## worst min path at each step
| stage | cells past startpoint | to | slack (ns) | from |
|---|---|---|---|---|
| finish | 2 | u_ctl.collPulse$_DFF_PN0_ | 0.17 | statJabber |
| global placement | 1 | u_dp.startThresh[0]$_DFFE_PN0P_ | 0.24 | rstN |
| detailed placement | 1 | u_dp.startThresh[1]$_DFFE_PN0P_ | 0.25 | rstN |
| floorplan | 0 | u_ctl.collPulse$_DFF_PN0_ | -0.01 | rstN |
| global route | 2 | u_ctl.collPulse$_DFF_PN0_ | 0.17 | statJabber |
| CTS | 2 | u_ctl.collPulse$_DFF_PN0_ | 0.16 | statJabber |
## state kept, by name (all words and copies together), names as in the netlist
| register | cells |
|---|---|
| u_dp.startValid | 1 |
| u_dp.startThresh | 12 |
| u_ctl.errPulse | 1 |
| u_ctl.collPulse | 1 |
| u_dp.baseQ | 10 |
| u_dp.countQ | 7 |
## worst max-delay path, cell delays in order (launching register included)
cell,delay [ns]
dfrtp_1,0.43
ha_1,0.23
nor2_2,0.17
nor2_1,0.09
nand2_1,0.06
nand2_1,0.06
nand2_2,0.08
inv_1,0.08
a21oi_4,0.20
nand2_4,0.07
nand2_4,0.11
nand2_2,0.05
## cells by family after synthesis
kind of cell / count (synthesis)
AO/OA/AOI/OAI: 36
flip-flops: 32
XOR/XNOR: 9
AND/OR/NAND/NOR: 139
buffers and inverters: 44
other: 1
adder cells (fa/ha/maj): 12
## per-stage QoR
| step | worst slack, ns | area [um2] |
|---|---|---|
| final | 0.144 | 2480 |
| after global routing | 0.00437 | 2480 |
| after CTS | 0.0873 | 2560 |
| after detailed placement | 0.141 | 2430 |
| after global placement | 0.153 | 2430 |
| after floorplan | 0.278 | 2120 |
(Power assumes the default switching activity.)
####
# PROBLEM STATEMENT:
Repeat, character for character, the lines of the material above from the line with "cell,delay [ns]" through the line with "AND/OR/NAND/NOR: 139".

# EXERCISE OUTPUT:
cell,delay [ns]
dfrtp_1,0.43
ha_1,0.23
nor2_2,0.17
nor2_1,0.09
nand2_1,0.06
nand2_1,0.06
nand2_2,0.08
inv_1,0.08
a21oi_4,0.20
nand2_4,0.07
nand2_4,0.11
nand2_2,0.05
## cells by family after synthesis
kind of cell / count (synthesis)
AO/OA/AOI/OAI: 36
flip-flops: 32
XOR/XNOR: 9
AND/OR/NAND/NOR: 139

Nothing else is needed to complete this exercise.